In the records below, some lines contain the word "again". Copy each of them.

- Opening Delimiter -

This design comes from an exercise in tuning for small area, a short achievable clock period and few clock cycles on the open sky130 flow, not from production work. At most, simulation tests tie the RTL to the original design; equivalence was not proved. Power and IR drop assume default switching activity.

## seq_gcd
module seq_gcd (
	input  wire        clk,
	input  wire        rst_n,
	input  wire [31:0] la_write_a,
	input  wire [31:0] la_write_b,
	input  wire [31:0] a_i,
	input  wire [31:0] b_i,
	output wire [31:0] gcd_o,
	output wire [31:0] rdata,
	output reg         ready
);
Settings: LEC_CHECK=0, ABC_AREA=1, CAP_MARGIN=20, CORE_MARGIN=2, CORE_UTILIZATION=50, PLACE_DENSITY=0.7, SLEW_MARGIN=20; clock period 70.0 ns.
standard.sh (not shown) runs the stock make flow with config.mk's settings and CLKGATE_MAP_FILE= SYNTH_SCRIPT=/design/flow/synth_recipe.tcl, a recipe that flattens the netlist after the stock synthesis.
==> flow/flow/run.sh <==
#!/bin/bash
# The standard layout with two changes: port buffers use the smallest buffer
# cell (buf_1) instead of buffer_ports' default choice, and clock tree
# synthesis uses small clock buffers and adds no dummy loads.
set -euo pipefail
export BUFFER_PORTS_ARGS="-buffer_cell sky130_fd_sc_hd__buf_1"
export CTS_ARGS="-sink_clustering_enable -sink_clustering_size 80 -sink_clustering_max_diameter 400 -repair_clock_nets -dont_use_dummy_load -buf_list sky130_fd_sc_hd__clkbuf_8 -root_buf sky130_fd_sc_hd__clkbuf_16"
bash standard.sh > flow.log 2>&1
Testbench counts at the start, summed over its fixed seeds: cycles 24,209.
==> next run, changes <==
==> flow/flow/run.sh (replaced) <==
#!/bin/bash
# The standard layout with two changes: port buffers use the smallest buffer
# cell (buf_1) instead of buffer_ports' default choice, and clock tree
# synthesis uses small clock buffers and adds no dummy loads.
set -euo pipefail
export BUFFER_PORTS_ARGS="-buffer_cell sky130_fd_sc_hd__buf_1"
export CTS_ARGS="-sink_clustering_enable -repair_clock_nets -dont_use_dummy_load -buf_list sky130_fd_sc_hd__clkbuf_4 -root_buf sky130_fd_sc_hd__clkbuf_8"
bash standard.sh > flow.log 2>&1
- hold slack barely changes
- first-iteration DRC count is higher by 2.1%
- clock power came out lower by 31%
- maximum frequency barely changes
- synthesized cell count does not change

========
Another version of the RTL of seq_gcd (not shown whole).
For scale: ~2000 cells after synthesis, about 66 flip-flops.
clock: 70.0 ns
lec_check: 0
abc_area: 1
cap_margin: 20
core_margin: 2
core_utilization: 65
place_density: 0.8
slew_margin: 20
==> flow/flow/run.sh <==
#!/bin/bash
# The standard layout with these changes: port buffers use the smallest
# buffer cell (buf_1) instead of buffer_ports' default choice; clock tree
# synthesis adds no dummy loads; after global placement, upsize.tcl gives
# the a_q flip-flops, which drive gcd_o, the next drive strength.
set -euo pipefail
export BUFFER_PORTS_ARGS="-buffer_cell sky130_fd_sc_hd__buf_1"
export CTS_ARGS="-sink_clustering_enable -repair_clock_nets -dont_use_dummy_load -buf_list sky130_fd_sc_hd__clkbuf_4 -root_buf sky130_fd_sc_hd__clkbuf_8"
export POST_GLOBAL_PLACE_TCL="$(pwd)/flow/upsize.tcl"
bash standard.sh > flow.log 2>&1
==> flow/flow/upsize.tcl <==
# Sourced after global placement (POST_GLOBAL_PLACE_TCL): gcd_o comes
# straight from the a_q flip-flops through the output buffers, so give those
# flip-flops the next drive strength (same cell type).
set block [ord::get_db_block]
set n 0
foreach inst [$block getInsts] {
  set name [$inst getName]
  set master [[$inst getMaster] getName]
  if {[string match {a_q*} $name] && $master eq "sky130_fd_sc_hd__dfxtp_1"} {
    $inst swapMaster [[ord::get_db] findMaster sky130_fd_sc_hd__dfxtp_2]
    incr n
  }
}
puts "upsize.tcl: $n flip-flops upsized"
Testbench counts at the start, summed over its fixed seeds: cycles 24,209.
Change:
==> flow/flow/run.sh (replaced) <==
#!/bin/bash
# The standard layout with these changes: port buffers use the smallest
# buffer cell (buf_1) instead of buffer_ports' default choice; clock tree
# synthesis uses clkbuf_16 buffers and adds no dummy loads; after global placement, upsize.tcl gives
# the a_q flip-flops, which drive gcd_o, the next drive strength.
set -euo pipefail
export BUFFER_PORTS_ARGS="-buffer_cell sky130_fd_sc_hd__buf_1"
export CTS_ARGS="-sink_clustering_enable -repair_clock_nets -dont_use_dummy_load -buf_list sky130_fd_sc_hd__clkbuf_16 -root_buf sky130_fd_sc_hd__clkbuf_16"
export POST_GLOBAL_PLACE_TCL="$(pwd)/flow/upsize.tcl"
bash standard.sh > flow.log 2>&1
Settings changed: CORE_UTILIZATION 65 to 50, PLACE_DENSITY 0.8 to 0.7.
The new run produced a clean layout.
Total power went up by about 1.3%.
Wire length shrinks by about 0.6%.
Worst hold slack got worse by 66 ps.
Area after synthesis stays the same.
Die area went up by about 30%.
Design area rises by about 1.6%.
Core utilization is lower by 15 points.
Cell count rises by about 4%.
Critical path depth stays the same.
Clock skew fell by 5.5 ps.
Clock power rises by about 46%.
Change:
==> flow/flow/run.sh (replaced) <==
#!/bin/bash
# The standard layout with two changes: port buffers use the smallest buffer
# cell (buf_1) instead of buffer_ports' default choice, and clock tree
# synthesis uses small clock buffers and adds no dummy loads.
set -euo pipefail
export BUFFER_PORTS_ARGS="-buffer_cell sky130_fd_sc_hd__buf_1"
export CTS_ARGS="-sink_clustering_enable -repair_clock_nets -dont_use_dummy_load -buf_list sky130_fd_sc_hd__clkbuf_4 -root_buf sky130_fd_sc_hd__clkbuf_8"
bash standard.sh > flow.log 2>&1
removed: flow/flow/upsize.tcl
=>
- The new run passed the timing, DRC and antenna checks
- non-clock buffer count stays the same
- count of clock-buffer cells in the layout does not change
- worst setup slack gets worse by 130 ps
- final area drops slightly
- die area stays the same
Change:
==> flow/flow/run.sh (replaced) <==
#!/bin/bash
# The standard layout with these changes: port buffers use the smallest
# buffer cell (buf_1) instead of buffer_ports' default choice; clock tree
# synthesis uses small clock buffers and adds no dummy loads; after global
# placement, upsize.tcl gives the a_q flip-flops and gcd_o's output buffers
# the next drive strength.
set -euo pipefail
export BUFFER_PORTS_ARGS="-buffer_cell sky130_fd_sc_hd__buf_1"
export CTS_ARGS="-sink_clustering_enable -repair_clock_nets -dont_use_dummy_load -buf_list sky130_fd_sc_hd__clkbuf_2 -root_buf sky130_fd_sc_hd__clkbuf_8"
export POST_GLOBAL_PLACE_TCL="$(pwd)/flow/upsize.tcl"
bash standard.sh > flow.log 2>&1
==> flow/flow/upsize.tcl (new file) <==
# Sourced after global placement (POST_GLOBAL_PLACE_TCL): gcd_o comes
# straight from the a_q flip-flops through the output buffers, so give those
# flip-flops and buffers the next drive strength (same cell types).
set block [ord::get_db_block]
foreach inst [$block getInsts] {
  set name [$inst getName]
  set master [[$inst getMaster] getName]
  if {[string match {a_q\[*} $name] && $master eq "sky130_fd_sc_hd__dfxtp_1"} {
    replace_cell $name sky130_fd_sc_hd__dfxtp_2
  }
}
foreach port [$block getBTerms] {
  if {![string match {gcd_o*} [$port getName]]} { continue }
  set net [$port getNet]
  foreach iterm [$net getITerms] {
    set inst [$iterm getInst]
    if {[[$inst getMaster] getName] eq "sky130_fd_sc_hd__buf_1"} {
      replace_cell [$inst getName] sky130_fd_sc_hd__buf_2
    }
  }
}
The changed run passed the timing, DRC and antenna checks; via count barely changes; area after synthesis stays the same; routed wire length fell by 0.42%; sequential power hardly moves; core utilization rose by 0.17 points; combinational power hardly moves; power stays flat; clock skew barely changes; critical path depth is unchanged; global-route usage fell by 0.12 points; worst hold slack gets better by 3.4 ps.

========
seq_gcd again, from the RTL that the note above started with.
export LEC_CHECK = 0
export ABC_AREA = 1
export CAP_MARGIN = 20
export CORE_MARGIN = 2
export CORE_UTILIZATION = 50
export PLACE_DENSITY = 0.7
export SLEW_MARGIN = 20
create_clock -name core_clock -period 70.0 [get_ports {clk}]
==> flow/flow/run.sh <==
#!/bin/bash
# The standard layout with these changes: port buffers use the smallest
# buffer cell (buf_1) instead of buffer_ports' default choice; clock tree
# synthesis adds no dummy loads; after global placement, upsize.tcl gives
# the a_q flip-flops, which drive gcd_o, the next drive strength.
set -euo pipefail
export BUFFER_PORTS_ARGS="-buffer_cell sky130_fd_sc_hd__buf_1"
export CTS_ARGS="-sink_clustering_enable -repair_clock_nets -dont_use_dummy_load -buf_list sky130_fd_sc_hd__clkbuf_4 -root_buf sky130_fd_sc_hd__clkbuf_8"
export POST_GLOBAL_PLACE_TCL="$(pwd)/flow/upsize.tcl"
bash standard.sh > flow.log 2>&1
==> flow/flow/upsize.tcl <==
# Sourced after global placement (POST_GLOBAL_PLACE_TCL): gcd_o comes
# straight from the a_q flip-flops through the output buffers, so give those
# flip-flops the next drive strength (same cell type).
set block [ord::get_db_block]
set n 0
foreach inst [$block getInsts] {
  set name [$inst getName]
  set master [[$inst getMaster] getName]
  if {[string match {a_q*} $name] && $master eq "sky130_fd_sc_hd__dfxtp_1"} {
    $inst swapMaster [[ord::get_db] findMaster sky130_fd_sc_hd__dfxtp_2]
    incr n
  }
}
puts "upsize.tcl: $n flip-flops upsized"
Testbench counts at the start, summed over its fixed seeds: cycles 24,209.
Change:
==> flow/flow/run.sh (replaced) <==
#!/bin/bash
# The standard layout with two changes: port buffers use the smallest buffer
# cell (buf_1) instead of buffer_ports' default choice, and clock tree
# synthesis uses small clock buffers and adds no dummy loads.
set -euo pipefail
export BUFFER_PORTS_ARGS="-buffer_cell sky130_fd_sc_hd__buf_1"
export CTS_ARGS="-sink_clustering_enable -repair_clock_nets -dont_use_dummy_load -buf_list sky130_fd_sc_hd__clkbuf_4 -root_buf sky130_fd_sc_hd__clkbuf_8"
bash standard.sh > flow.log 2>&1
- CAP_MARGIN: 20 -> 0
- SLEW_MARGIN: 20 -> 0
removed: flow/flow/upsize.tcl
Effect: The changed run completed without violations; utilization went down by 0.19 points; cell area went down by 0.35%; final cell count is unchanged; critical path depth does not change; flip-flop and latch count stays the same; die area is unchanged; register-to-register slack stays flat; synthesized cell count is unchanged.

========
Another version of the RTL of seq_gcd (not shown whole).
For scale: roughly 1,000 cells after synthesis, about 66 flip-flops, ~200 I/O pins, ~0.0074 sq mm of cells after synthesis.
Settings: LEC_CHECK=0, ABC_AREA=1, CAP_MARGIN=20, CORE_MARGIN=2, CORE_UTILIZATION=50, PLACE_DENSITY=0.7, SLEW_MARGIN=20; clock period 70.0 ns.
==> flow/flow/run.sh <==
#!/bin/bash
# The standard layout, with the port buffers made from the smallest buffer
# cell (buf_1) instead of buffer_ports' default choice.
set -euo pipefail
export BUFFER_PORTS_ARGS="-buffer_cell sky130_fd_sc_hd__buf_1"
bash standard.sh > flow.log 2>&1
The starting point ran to the end with no violations.
Rerun with:
==> flow/run.sh (new file) <==
#!/bin/bash
# synth_recipe.tcl (not shown) runs the flow's synth.tcl, then flattens the netlist and writes it again
# the make line also repeats each setting of config.mk as NAME=value (left out here)
make -C /OpenROAD-flow-scripts/flow DESIGN_CONFIG=/design/flow/config.mk WORK_HOME=/design/flow/orfs CLKGATE_MAP_FILE= SYNTH_SCRIPT=/design/flow/synth_recipe.tcl finish
removed: flow/flow/run.sh
removed: flow/standard.sh
Effect: The changed run produced a clean layout; clock skew barely changes; cell area increases by 12%; core utilization is higher by 6.9 points; power climbs by 2.7%; clock-buffer cell count drops by 1.
No run of this note included a check of the RTL's function; only the layout flow was run.

==> port drivers added, routing unchanged <==
Ports are ideal in the flow. The routed layouts listed here were re-timed in OpenROAD.
Step 1 (the two cells are an assumption about what drives the block):
set clk [get_ports {clk}]
set_driving_cell -lib_cell sky130_fd_sc_hd__clkbuf_16 $clk
set_driving_cell -lib_cell sky130_fd_sc_hd__buf_2 [delete_from_list [all_inputs] $clk]
Step 2, shift: input delay + t, output delay - t, t = (earliest + latest rising clock arrival at the registers) / 2. This alone moves slack from input paths to output paths.
Three values: no drivers, after step 1, after step 2; two values: the first two.
run | t, ns | setup WS [ns] | worst setup path at the end | worst data-port slew with drivers (ns) | cell pins on the clock port's net
the first run of note 1 | 0.392 | 54.950 / 54.902 / 55.061 | input to register | 0.06 | 1
the second run of note 1 | 0.415 | 54.920 / 54.877 / 55.061 | input to register | 0.06 | 1
the first run of note 2 | 0.428 | 55.001 / 54.962 / 55.028 | input to register | 0.07 | 1
the second run of note 2 | 0.393 | 55.037 / 54.991 / 55.112 | input to register | 0.04 | 1
the third run of note 2 | 0.415 | 54.911 / 54.869 / 55.111 | input to register | 0.04 | 1
the fourth run of note 2 | 0.409 | 54.904 / 54.864 / 55.124 | input to register | 0.04 | 1
the first run of note 3 | 0.419 | 54.993 / 54.953 / 55.113 | input to register | 0.04 | 1
the second run of note 3 | 0.417 | 54.909 / 54.867 / 55.112 | input to register | 0.04 | 1
the first run of note 4 | 0.390 | 51.637 / 51.637 / 51.637 | register to register | 0.05 | 1
the second run of note 4 | 0.390 | 51.538 / 51.538 / 51.538 | register to register | 0.04 | 1
After both steps every run listed still meets setup and hold.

- Closing Delimiter -

_Expected answer_.
seq_gcd again, from the RTL that the note above started with.
# synth_recipe.tcl (not shown) runs the flow's synth.tcl, then flattens the netlist and writes it again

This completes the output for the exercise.